Understanding Race Condition Vulnerabilities
If an attacker used our hypothetical race condition above to perform malicious operations and help bypass secured mechanisms, it then becomes "Race Condition Vulnerability." This vulnerability commonly occurs when threads use the same shared memory to update the values of variables.
Additionally, race conditions require sending many requests in a short amount of time. The rush of requests is essential in triggering the race condition to happen.
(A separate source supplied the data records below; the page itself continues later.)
$ cat src/rtl/pc_sequencer.sv
// Next-PC controller for IF: PC register, redirect, stall and halt sequencing.
// Optional self-loop-as-halt behaviour is enabled by defining PC_SEQ_BRANCH_HOLD_EN.
module pc_sequencer #(
    parameter int              PC_W      = 5,
    parameter logic [PC_W-1:0] RESET_PC  = '0,
    parameter int              STALL_MAX = 15,
    parameter int              CNT_W     = 8
) (
    input  logic             clk,
    input  logic             reset,
    input  logic             stall_req,
    input  logic             branch_en,
    input  logic             branch_cond,
    input  logic [PC_W-1:0]  branch_target,
    input  logic             halt_req,
    input  logic             resume,
    output logic [PC_W-1:0]  pc_out,
    output logic [PC_W-1:0]  pc_plus1,
    output logic             cntrl_pc_src,
    output logic             pc_write,
    output logic             if_id_write,
    output logic             flush_if_id,
    output logic             flush_id_ex,
    output logic             halted,
    output logic             stall_err,
    output logic [CNT_W-1:0] taken_cnt
);

    localparam int SC_W = $clog2(STALL_MAX + 2);

    typedef enum logic [1:0] {
        RUN,
        STALL,
        HALT
    } state_t;

    state_t          state;
    logic [SC_W-1:0] stall_cnt;
    logic            taken;
    logic            self_loop;
    logic            at_limit;
    logic [PC_W-1:0] next_pc;

    assign pc_plus1     = pc_out + 1'b1;
    assign taken        = branch_en & branch_cond & (state != HALT);
    assign cntrl_pc_src = taken;
    assign next_pc      = taken ? branch_target : pc_plus1;
    // One more stall cycle would push the count past the legal maximum
    assign at_limit     = (stall_cnt >= SC_W'(STALL_MAX));

`ifdef PC_SEQ_BRANCH_HOLD_EN
    assign self_loop = taken & (branch_target == pc_out);
`else
    assign self_loop = 1'b0;
`endif

    always_comb begin
        pc_write    = 1'b0;
        if_id_write = 1'b0;
        flush_if_id = 1'b0;
        flush_id_ex = 1'b0;
        priority case (1'b1)
            state == HALT: begin
                flush_if_id = 1'b1;
            end
            taken: begin
                pc_write    = 1'b1;
                if_id_write = 1'b1;
                flush_if_id = 1'b1;
                flush_id_ex = 1'b1;
            end
            halt_req: begin
                if_id_write = 1'b1;
                flush_if_id = 1'b1;
            end
            stall_req: begin
                flush_id_ex = 1'b1;
            end
            default: begin
                pc_write    = 1'b1;
                if_id_write = 1'b1;
            end
        endcase
    end

    always_ff @(posedge clk or posedge reset) begin
        if (reset) begin
            pc_out    <= RESET_PC;
            state     <= RUN;
            stall_cnt <= '0;
            halted    <= 1'b0;
            stall_err <= 1'b0;
            taken_cnt <= '0;
        end else begin
            if (pc_write) begin
                pc_out <= next_pc;
            end
            if (taken && (taken_cnt != '1)) begin
                taken_cnt <= taken_cnt + 1'b1;
            end
            priority case (1'b1)
                state == HALT: begin
                    // An expired stall can only be cleared by reset
                    if (resume && !stall_err) begin
                        state  <= RUN;
                        halted <= 1'b0;
                    end
                end
                taken: begin
                    stall_cnt <= '0;
                    state     <= self_loop ? HALT : RUN;
                    halted    <= self_loop;
                end
                halt_req: begin
                    stall_cnt <= '0;
                    state     <= HALT;
                    halted    <= 1'b1;
                end
                stall_req: begin
                    if (at_limit) begin
                        stall_err <= 1'b1;
                        stall_cnt <= '0;
                        state     <= HALT;
                        halted    <= 1'b1;
                    end else begin
                        stall_cnt <= stall_cnt + 1'b1;
                        state     <= STALL;
                    end
                end
                default: begin
                    stall_cnt <= '0;
                    state     <= RUN;
                end
            endcase
        end
    end

endmodule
The confusion is what causes the threads to become derailed.
This type of attack can be accomplished with tools like "Intruder" (or the Turbo Intruder plugin) in Burp Suite, that allow a pentester to run this particular vulnerability.
The most likely targets for this attack being:
- Applications related to money transfers (adding money or subtracting money)
- Incrementing and decrementing areas primarily concerned with credit scores, coupon codes, discounts, and followers in social media apps
- Logins using OTP or any codes to enter into the application
So, what are some real world examples of this happening?
Case Study 1 (Microsoft Rate-limiting)
In general, Microsoft has implemented rate-limiting for the forget password page to avoid brute force attacks. This aids in the prevention of an account takeover by limiting attempts. However, a researcher recently shared a theoretical demo illustrating how it is possible to achieve account takeover, regardless.
Initially, researcher Laxman Muthiyah found that out of 1000 requests, only 122 are processed by the server. The remaining are shown as an error because of rate-limiting mechanisms. If someone can send all the combinations of 6 and 7 digit security codes (nearly 11 million) concurrently, an account takeover is possible. This is no easy feat, considering it requires a lot of computational power. This issue was patched in November 2020 by Microsoft.
In summary, the rate-limiting feature implemented on the forget password page was bypassed using a race condition.
Case Study 2 (Starbucks Free Coffee)
Who doesn't love coffee? Well, Egor Homakov found a race condition vulnerability on the gift card page of Starbucks, allowing him to generate unlimited amounts of credit for free.
The vulnerability exists by transferring the amount from gift card wallet 1 to gift card wallet 2. A race condition is executed on this feature by sending multiple requests in a small time frame. This allowed the researcher to get more credit in wallet two than he previously had on wallet 1.
Egor disclosed this to their security team back in 2015.
Recommendation
The processing of multiple requests simultaneously and shared Database Management Systems (DBMS) are prime culprits for race condition occurances.
So, what's the fix?
We need to implement a pause and execute method. In other words, implementing resource locks for the shared memory and creating a condition that requires each request be processed a single time. The remaining requests will be in a paused state, as if they were in a queue.